References and Further Reading
Erickson, R. P., Yatsenko, S. A., Larson, K., & Cheung, S. W. (2011). A case of agonadism, skeletal malformations, bicuspid aortic valve, and delayed development with a 16p13.3 duplication including gng13 and sox8 upstream enhancers: Are either, both or neither involved in the phenotype? Molecular Syndromology, 1, 185–191.

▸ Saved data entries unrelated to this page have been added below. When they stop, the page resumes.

Setup of run 1:
// comp_mult_top
module comp_mult_top #(
parameter NO_MULT   = 4     ,  
parameter APB_BADDR = 0     ,  
parameter SYS_AW    = 16    ,  
parameter REG_DW    = 16       
)(
input                    clk         ,  
input                    rst_n       ,  
input      [ SYS_AW-1:0] apb_paddr   ,  
input                    apb_psel    ,  
input                    apb_penable ,  
input                    apb_pwrite  ,  
input      [REG_DW -1:0] apb_pwdata  ,  
output                   apb_pready  ,  
output reg [REG_DW -1:0] apb_prdata  ,  
output reg               apb_pslverr ,  
output reg               mem_ce      ,  
output reg               mem_we      ,  
output reg [SYS_AW -1:0] mem_addr    ,  
output reg [     8 -1:0] mem_wr_data ,  
input      [     8 -1:0] mem_rd_data    
);
make LEC_CHECK=0 ABC_AREA=1 CAP_MARGIN=25 CORE_ASPECT_RATIO=1.43 CORE_MARGIN=8 CORE_UTILIZATION=72 CTS_CLUSTER_DIAMETER=227 CTS_CLUSTER_SIZE=98 GPL_ROUTABILITY_DRIVEN=0 GPL_TIMING_DRIVEN=1 HOLD_SLACK_MARGIN=0.19 PLACE_DENSITY_LB_ADDON=0.3 SLEW_MARGIN=5 TNS_END_PERCENT=20 finish   # period 9.98 ns
run.sh (not shown) runs the stock make flow with config.mk's settings and CLKGATE_MAP_FILE=.
Run 1 finished every step from synthesis to the final layout, and the layout passed the timing, DRC and antenna checks.
## Diff of input files: run 2 against run 1
# run 1
export LEC_CHECK = 0
export ABC_AREA = 1
export CAP_MARGIN = 25
export CORE_ASPECT_RATIO = 1.43
export CORE_MARGIN = 8
export CORE_UTILIZATION = 72
export CTS_CLUSTER_DIAMETER = 227
export CTS_CLUSTER_SIZE = 98
export GPL_ROUTABILITY_DRIVEN = 0
export GPL_TIMING_DRIVEN = 1
export HOLD_SLACK_MARGIN = 0.19
export PLACE_DENSITY_LB_ADDON = 0.3
export SLEW_MARGIN = 5
export TNS_END_PERCENT = 20
create_clock -name core_clock -period 9.98 [get_ports {clk}]
# run 2
export LEC_CHECK = 0
export ABC_AREA = 0
export CAP_MARGIN = 10
export CELL_PAD_IN_SITES_DETAIL_PLACEMENT = 1
export CORE_MARGIN = 7
export CORE_UTILIZATION = 41
export CTS_CLUSTER_SIZE = 40
export GPL_ROUTABILITY_DRIVEN = 1
export GPL_TIMING_DRIVEN = 1
export HOLD_SLACK_MARGIN = 0.19
export MAX_ROUTING_LAYER = met4
export PLACE_DENSITY = 0.59
export SETUP_SLACK_MARGIN = 0.67
export SLEW_MARGIN = 20
create_clock -name core_clock -period 9.98 [get_ports {clk}]
==> comparison <==
- Run 1 -> run 2: measured slew at the worst slew-check pin flat
- The fraction of standard cell area that is sequential of run 2 is higher than that of run 1.
- Comparing run 2 and run 1, the lower final setup slack of the worst path was measured on run 2.
- Run 1 reports its largest combinational cell category by area as simple AND/OR/NAND/NOR gates while run 2 reports adder cells.
The following lists how run 3 was set up differently from run 2:
# run 2
export LEC_CHECK = 0
export ABC_AREA = 0
export CAP_MARGIN = 10
export CELL_PAD_IN_SITES_DETAIL_PLACEMENT = 1
export CORE_MARGIN = 7
export CORE_UTILIZATION = 41
export CTS_CLUSTER_SIZE = 40
export GPL_ROUTABILITY_DRIVEN = 1
export GPL_TIMING_DRIVEN = 1
export HOLD_SLACK_MARGIN = 0.19
export MAX_ROUTING_LAYER = met4
export PLACE_DENSITY = 0.59
export SETUP_SLACK_MARGIN = 0.67
export SLEW_MARGIN = 20
create_clock -name core_clock -period 9.98 [get_ports {clk}]
# run 3
export LEC_CHECK = 0
export ABC_AREA = 1
export CAP_MARGIN = 25
export CORE_MARGIN = 8
export CORE_UTILIZATION = 45
export CTS_CLUSTER_DIAMETER = 227
export CTS_CLUSTER_SIZE = 98
export GPL_ROUTABILITY_DRIVEN = 0
export GPL_TIMING_DRIVEN = 1
export HOLD_SLACK_MARGIN = 0.19
export PLACE_DENSITY_LB_ADDON = 0.3
export SLEW_MARGIN = 20
export TNS_END_PERCENT = 20
create_clock -name core_clock -period 9.98 [get_ports {clk}]
Looking only at shortest clock period the worst path allows after layout, and setting everything else aside, the higher value of run 2 and run 3 goes to run 2. Routed wirelength normalized by instance count in run 3 vs run 2: down 4.4 um. Between run 2 and run 3, count of non-filler cells in the finished layout is higher for run 3, run 2 comes in under that. Compared with run 2, run 3 improves final wirelength.
The following lists how run 4 was set up differently from run 3:
# run 3
export LEC_CHECK = 0
export ABC_AREA = 1
export CAP_MARGIN = 25
export CORE_MARGIN = 8
export CORE_UTILIZATION = 45
export CTS_CLUSTER_DIAMETER = 227
export CTS_CLUSTER_SIZE = 98
export GPL_ROUTABILITY_DRIVEN = 0
export GPL_TIMING_DRIVEN = 1
export HOLD_SLACK_MARGIN = 0.19
export PLACE_DENSITY_LB_ADDON = 0.3
export SLEW_MARGIN = 20
export TNS_END_PERCENT = 20
create_clock -name core_clock -period 9.98 [get_ports {clk}]
# run 4
export LEC_CHECK = 0
export ABC_AREA = 1
export CAP_MARGIN = 25
export CORE_ASPECT_RATIO = 1.42
export CORE_MARGIN = 8
export CORE_UTILIZATION = 72
export CTS_CLUSTER_DIAMETER = 227
export CTS_CLUSTER_SIZE = 98
export GPL_ROUTABILITY_DRIVEN = 0
export GPL_TIMING_DRIVEN = 1
export HOLD_SLACK_MARGIN = 0.19
export PLACE_DENSITY_LB_ADDON = 0.3
export SLEW_MARGIN = 20
export TNS_END_PERCENT = 20
create_clock -name core_clock -period 9.98 [get_ports {clk}]
Findings:
Clock group share of total power: run 4 > run 3. On final critical path time including I/O delays and setup: between run 3 and run 4, it ends up lower for run 3. Between run 3 and run 4, the buffering overhead figures differ only marginally. In the tables for run 3 and run 4, final cell count reads lower with run 4. Compared with run 3, run 4 shows count of vias placed by the detailed router that has gone up by a little under 10%.

---

Setup of build 79:
Starting RTL as in the previous note.
Settings: LEC_CHECK=0, ABC_AREA=1, CAP_MARGIN=20, CELL_PAD_IN_SITES_DETAIL_PLACEMENT=2, CELL_PAD_IN_SITES_GLOBAL_PLACEMENT=2, CORE_ASPECT_RATIO=0.65, CORE_MARGIN=9, CORE_UTILIZATION=40, CTS_CLUSTER_SIZE=88, MAX_ROUTING_LAYER=met5, MIN_ROUTING_LAYER=met1, SLEW_MARGIN=20; clock period 10.0 ns.
Build 79 finished all stages; the layout is clean.
Setup changes, build 79 to build 78
Settings: a change of CORE_MARGIN from 9 to 2; a deleted CELL_PAD_IN_SITES_DETAIL_PLACEMENT that had been 2; a deleted CTS_CLUSTER_SIZE that had been 88; a deleted ABC_AREA that had been 1; a change of MAX_ROUTING_LAYER from met5 to met4; an added PLACE_DENSITY_LB_ADDON of 0.04; a change of MIN_ROUTING_LAYER from met1 to met2; a deleted CORE_ASPECT_RATIO that had been 0.65; a deleted CELL_PAD_IN_SITES_GLOBAL_PLACEMENT that had been 2; a change of CORE_UTILIZATION from 40 to 16.
Result for build 79 and build 78: all clean
Biggest cell delay along the critical path in build 78 is 0.08 ns above build 79.
Of build 79 and build 78, the run reporting the higher logic gate fraction of the total cell area was build 79.
Build 78 does worse than build 79 on hold slack.
In build 78, the share of total power consumed by net switching came out 11 points above the value in build 79.
Edits applied to the flow inputs when going from build 78 to build 9:
Settings: MIN_ROUTING_LAYER: met2 -> unset; MAX_ROUTING_LAYER: met4 -> unset; CORE_UTILIZATION: 16 -> 40; PLACE_DENSITY_LB_ADDON: 0.04 -> unset.
Results
Build 78: done, clean on timing, DRC and antenna
Build 9 finished all stages; the layout is clean.
Between build 78 and build 9, the flow reports average wire per cell in the routed design decreasing by more than 10%.
Re HPWL reported at the end of detailed placement: build 78 and build 9 aren't equal, and the lower value belongs to build 9.
Lower leakage component of the power goes to build 9 over build 78.
Of build 78 and build 9, the lower required time of the critical path belongs to build 9.
On build 9: sequential share of cell area is 1.2 points higher than what build 78 gave.
Relative to build 78, worst setup skew after layout has decreased by 0.0071 ns in build 9.
Build 9 vs build 78 on non-clock buffer count: build 9 is the lower one.
From build 78 to build 9 the numbers moved as follows: via count shows a reduction of 28%; setup slack shows an increase of 0.093 ns.
Cmp build 78 and build 9 / layout-stage area growth over the synthesis result / lower: build 9
Input changes introduced in build 35 (baseline for comparison: build 9):
Settings: setting CELL_PAD_IN_SITES_DETAIL_PLACEMENT to 1 for the first time; setting MIN_ROUTING_LAYER to met2 for the first time; setting CORE_ASPECT_RATIO to 0.65 for the first time.
--- outcome ---
Wire length of the first global-routing pass of build 35 exceeds that of build 9 by more than a quarter.
Status: overall die area parity (build 9, build 35)
On build 35: non-clock buffer count is 4 higher than what build 9 gave.
Looking at critical path depth in cells, build 35 sits 2 above build 9.
Between build 35 and build 9, the clock power is higher for build 35.
Taking build 9 as the reference, in build 35 fraction of power consumed by combinational cells now sits higher, post-layout period usage of the worst path now sits higher.
Fmax on build 35 is behind build 9.
Build 9 → build 35: footprint of the multi-input gates has increased, total power after layout has increased.
What build 29 does differently from build 35 at the input level:
Settings: CORE_MARGIN changed from 2 to 7; CORE_ASPECT_RATIO removed (was 0.65); CELL_PAD_IN_SITES_GLOBAL_PLACEMENT newly set to 2; TNS_END_PERCENT newly set to 15; MIN_ROUTING_LAYER removed (was met2); CAP_MARGIN changed from 20 to 40; CTS_CLUSTER_SIZE newly set to 41; CTS_CLUSTER_DIAMETER newly set to 334; CELL_PAD_IN_SITES_DETAIL_PLACEMENT removed (was 1).
--- outcome ---
On layout overhead on the synthesized area, build 29 and build 35 are neck and neck.
Build 29 ended up with a higher maximum operating frequency than build 35 did.
Build 29 vs build 35 — non-clock buffer count climbed by more than 10%
Summary: total power draw, build 29 better than build 35
Net count reported at finish, build 29 and build 35, higher one = build 29.
Build 29 vs. build 35: number of optimization iterations in the first detailed-route pass went down by 4.
The design area of build 35 and that of build 29 are within noise of each other.
[inputs] build 85 vs build 29
Settings: PLACE_DENSITY now 0.89, previously not set; CTS_CLUSTER_SIZE now 100, was 41; CORE_UTILIZATION now 57, was 40; CORE_MARGIN now 2, was 7; TNS_END_PERCENT now 10, was 15; CAP_MARGIN now 15, was 40; CELL_PAD_IN_SITES_GLOBAL_PLACEMENT now 0, was 2.
Results
Summary: with build 29 as the reference, via count in build 85 moved up by a little under 10%.
On build 85: clock skew is 0.013 ns higher than what build 29 gave.
Measured against each other, build 85 and build 29 differ in non-clock buffering overhead in the final layout, the higher figure coming from build 29.
Power consumption: build 85 lower than build 29
From build 29 to build 85 the numbers moved as follows: switching power now smaller; wire length now smaller; fmax now smaller; post-layout worst setup margin now smaller.

---

Starting RTL as in the previous note.
==> flow/config.mk <==
export PLATFORM = sky130hd
export DESIGN_NAME = comp_mult_top
export DESIGN_NICKNAME = comp_mult_top
export VERILOG_FILES = /design/flow/design.v
export SDC_FILE = /design/flow/constraint.sdc
export NUM_CORES = 4
export LEC_CHECK = 0
export ABC_AREA = 1
export CAP_MARGIN = 20
export CORE_MARGIN = 2
export CORE_UTILIZATION = 69
export CTS_CLUSTER_SIZE = 95
export SLEW_MARGIN = 20
export TNS_END_PERCENT = 10
==> flow/constraint.sdc <==
create_clock -name core_clock -period 5.37 [get_ports {clk}]
set_input_delay 1.0740 -clock core_clock [delete_from_list [all_inputs] [get_ports {clk}]]
set_output_delay 1.0740 -clock core_clock [all_outputs]
set_load 0.01 [all_outputs]
The starting point completed and failed the layout checks on negative setup slack.
==> next run, changes <==
Settings changed: CORE_UTILIZATION 69 to 62, CTS_CLUSTER_DIAMETER set to 295, CTS_CLUSTER_SIZE 95 to 98, TNS_END_PERCENT 10 to 5.
Clock period 5.37 ns to 3.92 ns, I/O delays scaled along.
The changed run finished with negative setup slack left.
Critical path depth came out higher by 3.
Routed wire length came out lower by about a fifth.
Total power came out higher by a quarter to a third.
Sequential share of layout area came out lower by 0.12 points.
Global-route usage came out lower by 11 points.
Maximum frequency came out higher by roughly a tenth.

---

## oak
comp_mult_top again, from the RTL that the note above started with.
make LEC_CHECK=0 ABC_AREA=1 CAP_MARGIN=20 CORE_MARGIN=2 CORE_UTILIZATION=71 CTS_CLUSTER_DIAMETER=28 CTS_CLUSTER_SIZE=72 PLACE_DENSITY_LB_ADDON=0.27 SETUP_SLACK_MARGIN=1.1 SLEW_MARGIN=20 finish   # period 6.47 ns
oak is listed as incomplete: the tool reported an error in global routing (5_1_grt) and the run ended there.
Here is what was changed in the inputs of pine compared with oak.
Settings: changing SETUP_SLACK_MARGIN from 1.1 to 0.16; setting HOLD_SLACK_MARGIN to -0.09 for the first time; changing CTS_CLUSTER_DIAMETER from 28 to 197; changing CTS_CLUSTER_SIZE from 72 to 32; changing the clock period (ns, I/O delays scaled along) from 6.47 to 6.54.
Findings:
- Although it ran to completion, pine produced a layout that fails the final checks because of setup timing.
- pine vs oak: number of gates resized after cts down
- Row count: pine vs oak identical
- From oak to pine, depth of the CTS H-tree did not move at all.
- Changes observed in pine relative to oak: last weighted congestion value of the routability-driven placer decreased about 1.3%, number of cells after detailed placement decreased by 32 relative to the old numbers.
- Horizontal extent of the die came out exactly the same in oak and pine.
Input-level comparison between birch and pine:
Settings: clearing PLACE_DENSITY_LB_ADDON, which used to be 0.27; clearing CTS_CLUSTER_SIZE, which used to be 32; clearing CTS_CLUSTER_DIAMETER, which used to be 197; clearing SETUP_SLACK_MARGIN, which used to be 0.16; clearing HOLD_SLACK_MARGIN, which used to be -0.09; clearing ABC_AREA, which used to be 1; swapping 71 for 52 in CORE_UTILIZATION; swapping 6.54 for 5.52 in the clock period (ns, I/O delays scaled along).
==> results <==
No crash in birch: every stage finished, but the layout fails its final checks due to setup timing. Note that the die size recorded for pine amounts to 0.80 times the value seen in birch. Summary of birch over pine: number of global-route vias before repair decreased 5986; buffering overhead increased 3.5 points. | number of cells in the yosys synthesis report | birch vs pine | about 26% lower |. birch reports a lower share of total power in sequential cells than pine does. birch ends up with higher sequential share of layout area than pine does. birch reports a lower post-CTS setup repair buffer count than pine does. Higher final wirelength among pine and birch: pine. Diff birch..pine | total inserted antenna cells | negligible. For the utilization of the core after routing, birch came in 22 points lower than pine did. Compared with pine, birch shows a setup slack of the critical path after layout that is 0.75 ns lower.

---

Starting RTL as in the previous note.
Design comp_mult_top, start of the top module:
module comp_mult_top #(
parameter NO_MULT   = 4     ,  
parameter APB_BADDR = 0     ,  
parameter SYS_AW    = 16    ,  
parameter REG_DW    = 16       
)(
input                    clk         ,  
input                    rst_n       ,  
input      [ SYS_AW-1:0] apb_paddr   ,  
input                    apb_psel    ,  
input                    apb_penable ,  
input                    apb_pwrite  ,  
input      [REG_DW -1:0] apb_pwdata  ,  
output                   apb_pready  ,  
output reg [REG_DW -1:0] apb_prdata  ,  
output reg               apb_pslverr ,  
output reg               mem_ce      ,  
output reg               mem_we      ,  
output reg [SYS_AW -1:0] mem_addr    ,  
output reg [     8 -1:0] mem_wr_data ,  
input      [     8 -1:0] mem_rd_data    
);
==> flow/config.mk <==
export PLATFORM = sky130hd
export DESIGN_NAME = comp_mult_top
export DESIGN_NICKNAME = comp_mult_top
export VERILOG_FILES = /design/flow/design.v
export SDC_FILE = /design/flow/constraint.sdc
export NUM_CORES = 4
export LEC_CHECK = 0
export CAP_MARGIN = 10
export CORE_ASPECT_RATIO = 0.61
export CORE_MARGIN = 2
export CORE_UTILIZATION = 16
export GPL_TIMING_DRIVEN = 0
export HOLD_SLACK_MARGIN = 0.25
export MAX_ROUTING_LAYER = met5
export MIN_ROUTING_LAYER = met2
export PLACE_DENSITY_LB_ADDON = 0.21
export SLEW_MARGIN = 15
export TNS_END_PERCENT = 45
==> flow/constraint.sdc <==
create_clock -name core_clock -period 10.0 [get_ports {clk}]
set_input_delay 2.0000 -clock core_clock [delete_from_list [all_inputs] [get_ports {clk}]]
set_output_delay 2.0000 -clock core_clock [all_outputs]
set_load 0.01 [all_outputs]
Change:
CAP_MARGIN = 40   (was 10)
CELL_PAD_IN_SITES_GLOBAL_PLACEMENT = 0   (was default)
CORE_ASPECT_RATIO = default   (was 0.61)
CORE_UTILIZATION = 67   (was 16)
CTS_CLUSTER_DIAMETER = 334   (was default)
CTS_CLUSTER_SIZE = 100   (was default)
GPL_TIMING_DRIVEN = default   (was 0)
HOLD_SLACK_MARGIN = default   (was 0.25)
MAX_ROUTING_LAYER = default   (was met5)
MIN_ROUTING_LAYER = default   (was met2)
PLACE_DENSITY_LB_ADDON = default   (was 0.21)
SLEW_MARGIN = 0   (was 15)
TNS_END_PERCENT = 10   (was 45)
Cell area goes down by about 8%. Routed wire length decreases by about 36%. Worst hold slack got worse by 0.013 ns. Via count fell by 29%.
Change:
CAP_MARGIN = 15   (was 40)
CORE_MARGIN = 8   (was 2)
CTS_CLUSTER_DIAMETER = 262   (was 334)
SLEW_MARGIN = 20   (was 0)
What happened: Via count drops by about 0.45%; non-clock buffer count decreases by 1; die area rises by 14%; setup slack is better by 0.10 ns; sequential power barely changes; utilization is lower by 0.20 points; final cell count barely changes; power rose by 1.7%; maximum frequency goes up by 1.1%; routed wire length increases by about 2%.
Change:
CELL_PAD_IN_SITES_GLOBAL_PLACEMENT = 2   (was 0)
CORE_MARGIN = 2   (was 8)
CORE_UTILIZATION = 40   (was 67)
CTS_CLUSTER_DIAMETER = 258   (was 262)
TNS_END_PERCENT = 15   (was 10)
Result: Setup slack is better by 0.065 ns. Combinational power hardly moves. Wire length climbs by about 13%. Clock skew decreases by 0.0067 ns. Non-clock buffer count climbs by 5. Critical path depth fell by 1. Via count falls by about 3%. Hold slack gets better by 0.013 ns. Total power climbs by about 1.3%.
Power is estimated from default activity; no workload was simulated.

Hunter, J. D., Pierce, S. R., Calikoglu, A. S., & Howell, J. O. (2016). Embryonic testicular regression syndrome presenting as primary amenorrhea: A case report and review of disorders of sexual development. Journal of Pediatric and Adolescent Gynecology, 29(4), e59–e62.
Soveid, M. M., & Rais-Jalali, G. A. M. (2016). Seventeen alpha-hydroxylase deficiency associated with absent gonads and myelolipoma: A case report and review of literature. Iran Journal of Medical Science, 41, 543–547.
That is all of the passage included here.